* Problem statement *
Of all the lines below, output only those starting at the one with "export LEC_CHECK = 0" and ending at the one with "export REMOVE_ABC_BUFFERS = 1", both ends included, exactly as written.

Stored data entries
[config.mk]
export PLATFORM = sky130hd
export DESIGN_NAME = dm_read_cache
export DESIGN_NICKNAME = d
export VERILOG_FILES = /design/src/rtl/drc_pkg.sv /design/src/rtl/drc_addr_split.sv /design/src/rtl/drc_byte_pick.sv /design/src/rtl/drc_line_store.sv /design/src/rtl/drc_ctrl.sv /design/src/rtl/dm_read_cache.sv
export SDC_FILE = /design/constraint.sdc
export NUM_CORES = 1
export LEC_CHECK = 0
export BUFFER_PORTS_ARGS = -buffer_cell sky130_fd_sc_hd__buf_2
export CAP_MARGIN = 20
export CORE_MARGIN = 5
export CORE_UTILIZATION = 61
export CTS_CLUSTER_SIZE = 20
export DETAILED_ROUTE_END_ITERATION = 8
export PLACE_DENSITY = 0.86
export REMOVE_ABC_BUFFERS = 1
export SYNTH_ARGS = -nofsm -noshare
export SYNTH_HDL_FRONTEND = slang
export SYNTH_SLANG_ARGS = --single-unit
[constraint.sdc]
create_clock -name clk -period 5.8 [get_ports clk]
set_input_delay 0.58 -clock clk [delete_from_list [all_inputs] [get_ports clk]]
set_output_delay 0.58 -clock clk [all_outputs]
set_load 0.03 [all_outputs]
[src/rtl/drc_pkg.sv]
// Shared types for the direct-mapped read cache.
package drc_pkg;
    // Controller phases: serving lookups, or waiting on a line fetch.
    typedef enum logic [0:0] {
        ST_LOOKUP = 1'b0,
        ST_FILL   = 1'b1
    } ctrl_state_t;
endpackage

[src/rtl/drc_addr_split.sv]
// Splits a byte address into tag, line index and byte offset.
// Assumes ADDR_W > IDX_W + OFF_W. Purely combinational.
module drc_addr_split #(
    parameter int ADDR_W = 16,
    parameter int IDX_W  = 3,
    parameter int OFF_W  = 2,
    localparam int TAG_W = ADDR_W - IDX_W - OFF_W
) (
    input  logic [ADDR_W-1:0] addr,
    output logic [TAG_W-1:0]  tag,
    output logic [IDX_W-1:0]  idx,
    output logic [OFF_W-1:0]  off
);
    // Field extraction: offset lowest, index next, tag on top.
    always_comb begin
        off = addr[OFF_W-1:0];
        idx = addr[OFF_W +: IDX_W];
        tag = addr[ADDR_W-1 -: TAG_W];
    end
endmodule

[src/rtl/drc_byte_pick.sv]
// Selects one byte lane of a line by offset. Byte i sits at bits 8i+7:8i.
module drc_byte_pick #(
    parameter int OFF_W  = 2,
    localparam int LANES  = 1 << OFF_W,
    localparam int LINE_W = 8 * LANES
) (
    input  logic [LINE_W-1:0] line,
    input  logic [OFF_W-1:0]  off,
    output logic [7:0]        byte_o
);
    logic [7:0] lane [LANES];

    for (genvar g = 0; g < LANES; g++) begin : g_lane
        assign lane[g] = line[8*g +: 8];
    end

    // Offset-driven lane multiplexer.
    always_comb byte_o = lane[off];
endmodule

[src/rtl/drc_line_store.sv]
// Valid, tag and data storage for all lines, held in flops.
// One combinational read port that also compares tags, and one write port used by fills.
// Only the valid flags are reset; tag and data are don't-care while invalid.
module drc_line_store #(
    parameter int IDX_W  = 3,
    parameter int TAG_W  = 11,
    parameter int LINE_W = 32,
    localparam int LINES = 1 << IDX_W
) (
    input  logic              clk,
    input  logic              rst_n,
    input  logic [IDX_W-1:0]  rd_idx,
    input  logic [TAG_W-1:0]  rd_tag,
    output logic              rd_hit,
    output logic [LINE_W-1:0] rd_line,
    input  logic              wr_en,
    input  logic [IDX_W-1:0]  wr_idx,
    input  logic [TAG_W-1:0]  wr_tag,
    input  logic [LINE_W-1:0] wr_line
);
    logic [LINES-1:0]             valid_q;
    logic [LINES-1:0][TAG_W-1:0]  tag_q;
    logic [LINES-1:0][LINE_W-1:0] data_q;
    logic [LINES-1:0]             line_we;

    for (genvar g = 0; g < LINES; g++) begin : g_we
        assign line_we[g] = wr_en && (wr_idx == IDX_W'(g));
    end

    // Valid flags: cleared at reset, set by a fill of the line.
    always_ff @(posedge clk) begin
        if (!rst_n) begin
            valid_q <= '0;
        end else begin
            valid_q <= valid_q | line_we;
        end
    end

    // Tag and data arrays: a fill overwrites the selected line.
    always_ff @(posedge clk) begin
        for (int i = 0; i < LINES; i++) begin
            if (line_we[i]) begin
                tag_q[i]  <= wr_tag;
                data_q[i] <= wr_line;
            end
        end
    end

    // Lookup: a hit needs a set valid flag and a matching stored tag.
    always_comb begin
        rd_hit  = valid_q[rd_idx] && (tag_q[rd_idx] == rd_tag);
        rd_line = data_q[rd_idx];
    end
endmodule

[src/rtl/drc_ctrl.sv]
// Sequencing for the read cache: takes a request, steers a hit straight to the
// response, and on a miss holds a fetch request until memory acknowledges it.
// Assumes mem_ack is raised only while mem_req is high.
module drc_ctrl
    import drc_pkg::*;
(
    input  logic clk,
    input  logic rst_n,
    input  logic req_valid,
    input  logic lookup_hit,
    input  logic mem_ack,
    output logic req_ready,
    output logic mem_req,
    output logic hit_take,
    output logic miss_take,
    output logic fill_we
);
    ctrl_state_t state_q, state_d;

    // Handshake decode for the current phase.
    always_comb begin
        req_ready = (state_q == ST_LOOKUP);
        mem_req   = (state_q == ST_FILL);
        hit_take  = req_valid && req_ready && lookup_hit;
        miss_take = req_valid && req_ready && !lookup_hit;
        fill_we   = mem_req && mem_ack;
    end

    // Next phase: a miss enters the fill, an acknowledge leaves it.
    always_comb begin
        state_d = state_q;
        case (state_q)
            ST_LOOKUP: if (miss_take) state_d = ST_FILL;
            ST_FILL:   if (mem_ack)   state_d = ST_LOOKUP;
            default:   state_d = ST_LOOKUP;
        endcase
    end

    // Phase register.
    always_ff @(posedge clk) begin
        if (!rst_n) state_q <= ST_LOOKUP;
        else        state_q <= state_d;
    end
endmodule

[src/rtl/dm_read_cache.sv]
// Direct-mapped read-only cache. A hit answers one cycle after acceptance. A miss
// stalls, fetches the whole line in one acknowledged beat, writes it into the
// line slot and answers in the next cycle.
// Assumes the requester treats a read as taken only on req_valid && req_ready.
module dm_read_cache #(
    parameter int ADDR_W = 16,
    parameter int IDX_W  = 3,
    parameter int OFF_W  = 2,
    localparam int TAG_W  = ADDR_W - IDX_W - OFF_W,
    localparam int LINE_W = 8 << OFF_W
) (
    input  logic              clk,
    input  logic              rst_n,
    input  logic              req_valid,
    input  logic [ADDR_W-1:0] req_addr,
    output logic              req_ready,
    output logic              rsp_valid,
    output logic [7:0]        rsp_data,
    output logic              mem_req,
    output logic [ADDR_W-1:0] mem_addr,
    input  logic              mem_ack,
    input  logic [LINE_W-1:0] mem_data
);
    logic [TAG_W-1:0]  req_tag, tag_q;
    logic [IDX_W-1:0]  req_idx, idx_q;
    logic [OFF_W-1:0]  req_off, off_q;
    logic              lookup_hit;
    logic [LINE_W-1:0] lookup_line;
    logic              hit_take, miss_take, fill_we;
    logic [7:0]        hit_byte, fill_byte;
    logic              rsp_valid_q;
    logic [7:0]        rsp_data_q;

    drc_addr_split #(.ADDR_W(ADDR_W), .IDX_W(IDX_W), .OFF_W(OFF_W)) u_split (
        .addr (req_addr),
        .tag  (req_tag),
        .idx  (req_idx),
        .off  (req_off)
    );

    drc_line_store #(.IDX_W(IDX_W), .TAG_W(TAG_W), .LINE_W(LINE_W)) u_store (
        .clk     (clk),
        .rst_n   (rst_n),
        .rd_idx  (req_idx),
        .rd_tag  (req_tag),
        .rd_hit  (lookup_hit),
        .rd_line (lookup_line),
        .wr_en   (fill_we),
        .wr_idx  (idx_q),
        .wr_tag  (tag_q),
        .wr_line (mem_data)
    );

    drc_ctrl u_ctrl (
        .clk        (clk),
        .rst_n      (rst_n),
        .req_valid  (req_valid),
        .lookup_hit (lookup_hit),
        .mem_ack    (mem_ack),
        .req_ready  (req_ready),
        .mem_req    (mem_req),
        .hit_take   (hit_take),
        .miss_take  (miss_take),
        .fill_we    (fill_we)
    );

    drc_byte_pick #(.OFF_W(OFF_W)) u_pick_hit (
        .line   (lookup_line),
        .off    (req_off),
        .byte_o (hit_byte)
    );

    drc_byte_pick #(.OFF_W(OFF_W)) u_pick_fill (
        .line   (mem_data),
        .off    (off_q),
        .byte_o (fill_byte)
    );

    // Miss capture: hold the address fields for the whole fetch.
    always_ff @(posedge clk) begin
        if (!rst_n) begin
            tag_q <= '0;
            idx_q <= '0;
            off_q <= '0;
        end else if (miss_take) begin
            tag_q <= req_tag;
            idx_q <= req_idx;
            off_q <= req_off;
        end
    end

    // Response register: a one-cycle pulse after a hit or after a fill.
    always_ff @(posedge clk) begin
        if (!rst_n) begin
            rsp_valid_q <= 1'b0;
            rsp_data_q  <= '0;
        end else begin
            rsp_valid_q <= hit_take || fill_we;
            if (hit_take)     rsp_data_q <= hit_byte;
            else if (fill_we) rsp_data_q <= fill_byte;
        end
    end

    // Outputs: line-aligned fetch address and the registered response.
    always_comb begin
        mem_addr  = {tag_q, idx_q, {OFF_W{1'b0}}};
        rsp_valid = rsp_valid_q;
        rsp_data  = rsp_data_q;
    end
endmodule

---- Yosys cells after proc, flatten, opt, wreduce, memory -nomap -nowiden ----
Cells that the tools add are included.
storage, ports and cells
  register bits after elaboration ......... 378
  bits in latches ......................... 0
  memory bits (writable) .................. 0
  ROM bits ................................ 0
  input bits .............................. 52
  memories ................................ 0
operators by class
  $add $sub $neg .......................... 0
  multipliers ............................. 0
  divide/modulo/power cells ............... 0
  order comparisons ....................... 3
  equal/unequal tests ..................... 8
  shifts and indexed selects .............. 0
  mux-type cells .......................... 17
  bitwise operators ....................... 4
  reductions and logical operators ........ 17
operators with widths
  operator            number
  $bmux 32 s3         1
  $mux 8              6
  $bmux 11 s3         1
  $bmux 8 s2          2
  $mux 32             1
  $logic_and 1x1->1   13
  $eq 3x3->1 const B  4
  $eq 11x11->1        1
  $mux 11             1
  $or 8x8->8          1
  $eq 3x2->1 const B  2
  $ge 3x3->1 const B  2
  $not 2->3           2
  $lt 3x4->1 const B  1
  $bmux 1 s3          1
  $eq 3x1->1 const B  1
  $logic_not 3->1     1
  $mux 1              3
  $pmux 1 s2          1
  $reduce_bool 2->1   1
  $logic_not 1->1     1
  $logic_or 1x1->1    1
  $not 1->1           1

---- Depth between registers and ports, before layout ----
  depth in word-level cells ............... 8
  gate-level depth with buffers ........... 12
  mapped depth without buffers ............ 7

---- Hierarchy ----
From an unflattened synthesis, not the netlist that was laid out.
unflattened totals
  cell total of the unflattened synthesis .. 687
  area total of the unflattened synthesis .. 15,068.2 um^2
modules (own cells, without submodules)
  module          times used  cells an instance  area an instance (um^2)  sequential area each (um^2)
  drc_line_store  1           553                13,411.6                 10,490.1
  dm_read_cache   1           91                 1,079.8                  500.5
  drc_byte_pick   2           10                 196.4                    0.0
  drc_addr_split  1           16                 120.1                    0.0
  drc_ctrl        1           7                  63.8                     20.0

---- Worst setup path after synthesis ----
No wires, ideal clock.
  kind .................................... register to register
  start point ............................. register u_ctrl.state_q (netlist: u_ctrl.mem_req)
  end point ............................... register u_store.data_q[0] (netlist name) (enable)
  setup time .............................. 554 ps
  arrival ................................. 4,925 ps
  data required time ...................... 5,246 ps
  setup slack ............................. 321 ps
  cell stages (with the launch flop) ...... 3
  buffers on the path ..................... 0
  period minus slack after synthesis ...... 5,479 ps
  path through ............................ dfxtp_1 nand2_1 nor4_1
between the ends
  word-level cells in the longest chain between the ends .. 2
RTL lines
  element                          RTL line              RTL
  from (decl)                      drc_ctrl.sv:18        ctrl_state_t state_q, state_d;
  from (signal assigned)           drc_ctrl.sv:42        else state_q <= state_d;
  $logic_and 1x1->1                drc_ctrl.sv:26        fill_we = mem_req && mem_ack;
  $logic_and 1x1->1                drc_line_store.sv:27  assign line_we[g] = wr_en && (wr_idx == IDX_W'(g));
  net u_store.line_we[0]           drc_line_store.sv:24  logic [LINES-1:0] line_we;
  to (signal, indexed assignment)  drc_line_store.sv:44  data_q[i] <= wr_line;
  to (decl)                        drc_line_store.sv:23  logic [LINES-1:0][LINE_W-1:0] data_q;
The timed path passes the listed nets, and every way through them passes these cells.
A chain may end at the register's enable or synchronous reset.

---- Worst setup path after layout ----
  start point ............................. input req_addr[2]
  end point ............................... register rsp_data_q[2] (netlist: rsp_data[2])
between the ends
  word-level cells in the longest chain between the ends .. 6
  elaborated cells between the ends (all ways) .. 14
  those cells by class .................... 1 x eq/ne; 10 x mux; 3 x reduce/logical
RTL lines
  element                                                                   RTL line                                    RTL
  from (decl)                                                               dm_read_cache.sv:15                         input logic [ADDR_W-1:0] req_addr,
  $bmux 32 s3 / $bmux 11 s3 (equally long branches)                         drc_line_store.sv:52, drc_line_store.sv:51
  $mux 32 (not written as such) / $mux 11 (equally long branches)           drc_line_store.sv:52, drc_line_store.sv:51
  $bmux 8 s2 / $eq 11x11->1 (equally long branches)                         drc_byte_pick.sv:18, drc_line_store.sv:51
  $mux 8 (not written as such) / $logic_and 1x1->1 (equally long branches)  drc_byte_pick.sv:18, drc_line_store.sv:51
  $mux 8 (not written as such) / $logic_and 1x1->1 (equally long branches)  drc_byte_pick.sv:18, drc_ctrl.sv:24
  $mux 8 / $reduce_bool 2->1 (equally long branches)                        --
  to (signal assigned)                                                      dm_read_cache.sv:99                         if (hit_take) rsp_data_q <= hit_byte;
  to (signal assigned)                                                      dm_read_cache.sv:100                        else if (fill_we) rsp_data_q <= fill_byte;
  to (decl)                                                                 dm_read_cache.sv:32                         logic [7:0] rsp_data_q;
Several ways; a longest one is shown, not always the timed one. The select of a mux whose other input is x is not followed.

==> flow_summary.json <==
{
  "slew_violations": 0,
  "synth_top_family_by_area": "multiplexers",
  "crit_chain": "buf_4 -> buf_4 -> mux4_2 -> and2_1 -> a32oi_1 -> a2111oi_2 -> and4_1 -> nand2_4 -> a211oi_1",
  "core-area_mm2": 0.0242,
  "hold_viol": 0,
  "drive_gt1_frac": 0.269,
  "crit_slowest_cell": "and4_1",
  "synth_top_cell_by_area": "edfxtp_1",
  "synth_compound_area_frac": 0.0481,
  "p_clk_frac": 0.406,
  "switchingPower_mw": 1.19,
  "synth_cell_types": 42,
  "synth_xor_area_frac": 0.00471,
  "antenna_found_initial": 0,
  "avgViaCountPerCell": 6.57,
  "drt_iter0_drc": 1071,
  "regArea_mm2": 0.0110,
  "crit_type": "input port to flip-flop",
  "diodes": 0,
  "multi_input_area_mm2": 0.00367,
  "status": "complete, no violations",
  "start_kind": "input port",
  "total_leakage_power_nw": 5.69,
  "ys_top_cells_by_count": "edfxtp_1, mux4_2, mux2i_1, dfxtp_1, a211oi_1",
  "gr-total-overflow": 0,
  "first_global_vias": 8273,
  "rsz0062_at_grt": "false",
  "seqPwrFrac": 0.535,
  "clock.fmax_mhz": 263,
  "synthMuxAreaShare": 0.156,
  "fin_skew_ns": 0.0178,
  "setup_violations": 0,
  "async_flop_share": 0,
  "ctsResizeCount": 0,
  "io_buffers": 76,
  "slew_headroom": 0.312,
  "tightest_slew_ns": 1.03,
  "tns_ns": 0,
  "dieArea_mm2": 0.0276,
  "clk_latency_ns": 0.52,
  "max_cap_viol_count": 0,
  "syn_inst": 784,
  "synth.most_common_cell": "edfxtp_1",
  "vias": 8026,
  "hpwl_um": 17400,
  "synth_edf_count": 344,
  "crit_required_ns": 6.20,
  "crit_top_cell": "buf_4",
  "htreeDepth": 2,
  "cp_max_fo": 36,
  "rows": 57,
  "drc_errors": 0,
  "routed_wl_um": 33200,
  "grt_usage": 0.238,
  "synth_top_area_frac": 0.694,
  "critPathTopFamily": "simple AND/OR/NAND/NOR gates",
  "start_util": 0.616,
  "numCtsBuffers": 37,
  "arrival_ns": 4.21,
  "cts_tree": "done",
  "synthFlopType": "edfxtp_1",
  "die_x_um": 166,
  "grt_pass1_wl_um": 49800,
  "syn2layout_area_growth_pct": 12.9,
  "grt_max_degree": 71,
  "p_total_mw": 5.66,
  "p_int_mw": 4.47,
  "synth_simple_gate_area_frac": 0.0341,
  "hp-class": "input port to flip-flop",
  "cts_buffer_depth": 3,
  "antenna_left": 0,
  "dieHeight_um": 166,
  "synth.area.top_cells": "edfxtp_1, mux4_2, dfxtp_1",
  "yosysSeqAreaShare": 0.739,
  "cts.sinks": 378,
  "end_kind": "flip-flop",
  "place_congestion": 0.789,
  "p_comb_frac": 0.058,
  "cts_setup_buffers": 0,
  "peakVddDrop_mv": 0.317,
  "critPathBufInv": 2,
  "numPlacedInstances": 1154,
  "cp_slowest_stage_delay_ns": 0.85,
  "layoutNonFillerInstCount": 1221,
  "synth_seq_cells": 378,
  "ys.warnings.count": 0,
  "io_pins": 79,
  "synthAdderAreaFrac": 0,
  "finalCritPeriodShare": 0.657,
  "ctsHoldBuffers": 0,
  "cts_root_buf": "clkbuf_16",
  "swShare": 0.210,
  "nets": 922,
  "p_per_area_mw_per_mm2": 337,
  "wl_per_cell_um": 27.1,
  "drt_pass1_iterations": 5,
  "final.fill_count": 1459,
  "syn_area_per_cell_um2": 19.0,
  "synth_area_mm2": 0.0149,
  "path_clk_slew_ns": 0.06,
  "fin_crit_ns": 3.81
}
## path summary, 6_finish.rpt
check        depth (start not counted)          startpoint                 end  slack [ns]
max reg2reg                          7   u_store.tag_q[25]         rsp_data[2]        2.52
min reg2reg                          2  u_store.valid_q[2]  u_store.valid_q[2]        0.47
min                                  2             mem_ack      u_ctrl.mem_req        0.32
max                                  9         req_addr[2]         rsp_data[2]        1.99
## cell families after synthesis
kind of cell | Yosys count
AOI/OAI and AO/OA | 111
xor gates and xnor gates | 8
buffers and inverters | 51
DFF | 378
muxes | 140
other | 1
and+or+nand+nor | 95
## state kept, by name, indices dropped and copies added (netlist names)
name,count
idx_q,3
off_q,2
rsp_data,8
rsp_valid,1
tag_q,11
u_ctrl.mem_req,1
u_store.data_q,256
u_store.tag_q,88
u_store.valid_q,8
## worst register-to-register path: stages, from the launching register on
cell	delay, ns
edfxtp_1	0.41
mux4_2	0.48
mux2i_1	0.19
xnor2_1	0.13
a2111oi_4	0.46
and4_1	0.85
nand2_4	0.27
a211oi_1	0.37
## cell usage in the layout, fill, tap and decap left out, types with 3 or more instances in the layout
cell         n
clkbuf_1    12
a21oi_1     24
nor3_2       4
nor2_1      20
mux4_2      73
clkbuf_16   39
nand3_1     19
nand2b_1     4
dfxtp_1     34
nand2_1     16
clkinv_1     4
nor4_2       5
a22oi_1     13
buf_4       17
nor2_4       3
mux2i_1     60
clkinv_2     5
mux2_2       7
a211oi_1    25
nor4_1       4
o21ai_1      9
clkbuf_8     5
buf_2       74
edfxtp_1   344
o21ai_0     22
xnor2_1      8
o22ai_1      8
nor2b_1     11
## per-layer routing
layer	GRT usage	part of all wire	vias to the layer above
li1	-	-	3376
met1	0.310	0.36	4025
met2	0.408	0.51	534
met3	0.0509	0.10	91
met4	0.0776	0.030	0
met5	0	0	-
## power by group through the flow
stage / Sequential [mW] / Clock [mW] / Combinational, mW
6_report: 3.03 / 2.30 / 0.331
5_1_grt: 3.03 / 2.46 / 0.351
4_1_cts: 3.03 / 2.33 / 0.326
3_5_place_dp: 3.09 / 0 / 0.319
3_3_place_gp: 3.09 / 0 / 0.309
2_1_floorplan: 3.10 / 0 / 0.159
## per-stage QoR
stage | setup WS, ns | utilization | cell area, um^2 | hold slack, ns
after floorplan | 0.0453 | - | 14700 | 0.435
after global placement | 1.82 | 0.646 | 15600 | 0.445
after detailed placement | 1.59 | 0.646 | 15600 | 0.454
after CTS | 1.99 | 0.694 | 16800 | 0.314
after global routing | 1.75 | 0.695 | 16800 | 0.330
final | 1.99 | 0.695 | 16800 | 0.325
## area by class of cell
cell class	instances	area share
sequential	378	0.655
multi-input combinational	356	0.219
clock buffer	56	0.0648
timing repair buffer	93	0.0319
tap	324	0.0241
clock inverter	10	0.00476
inverter	4	0.000893
No activity file was read; power rests on OpenSTA's default activity.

* Your response *
export LEC_CHECK = 0
export BUFFER_PORTS_ARGS = -buffer_cell sky130_fd_sc_hd__buf_2
export CAP_MARGIN = 20
export CORE_MARGIN = 5
export CORE_UTILIZATION = 61
export CTS_CLUSTER_SIZE = 20
export DETAILED_ROUTE_END_ITERATION = 8
export PLACE_DENSITY = 0.86
export REMOVE_ABC_BUFFERS = 1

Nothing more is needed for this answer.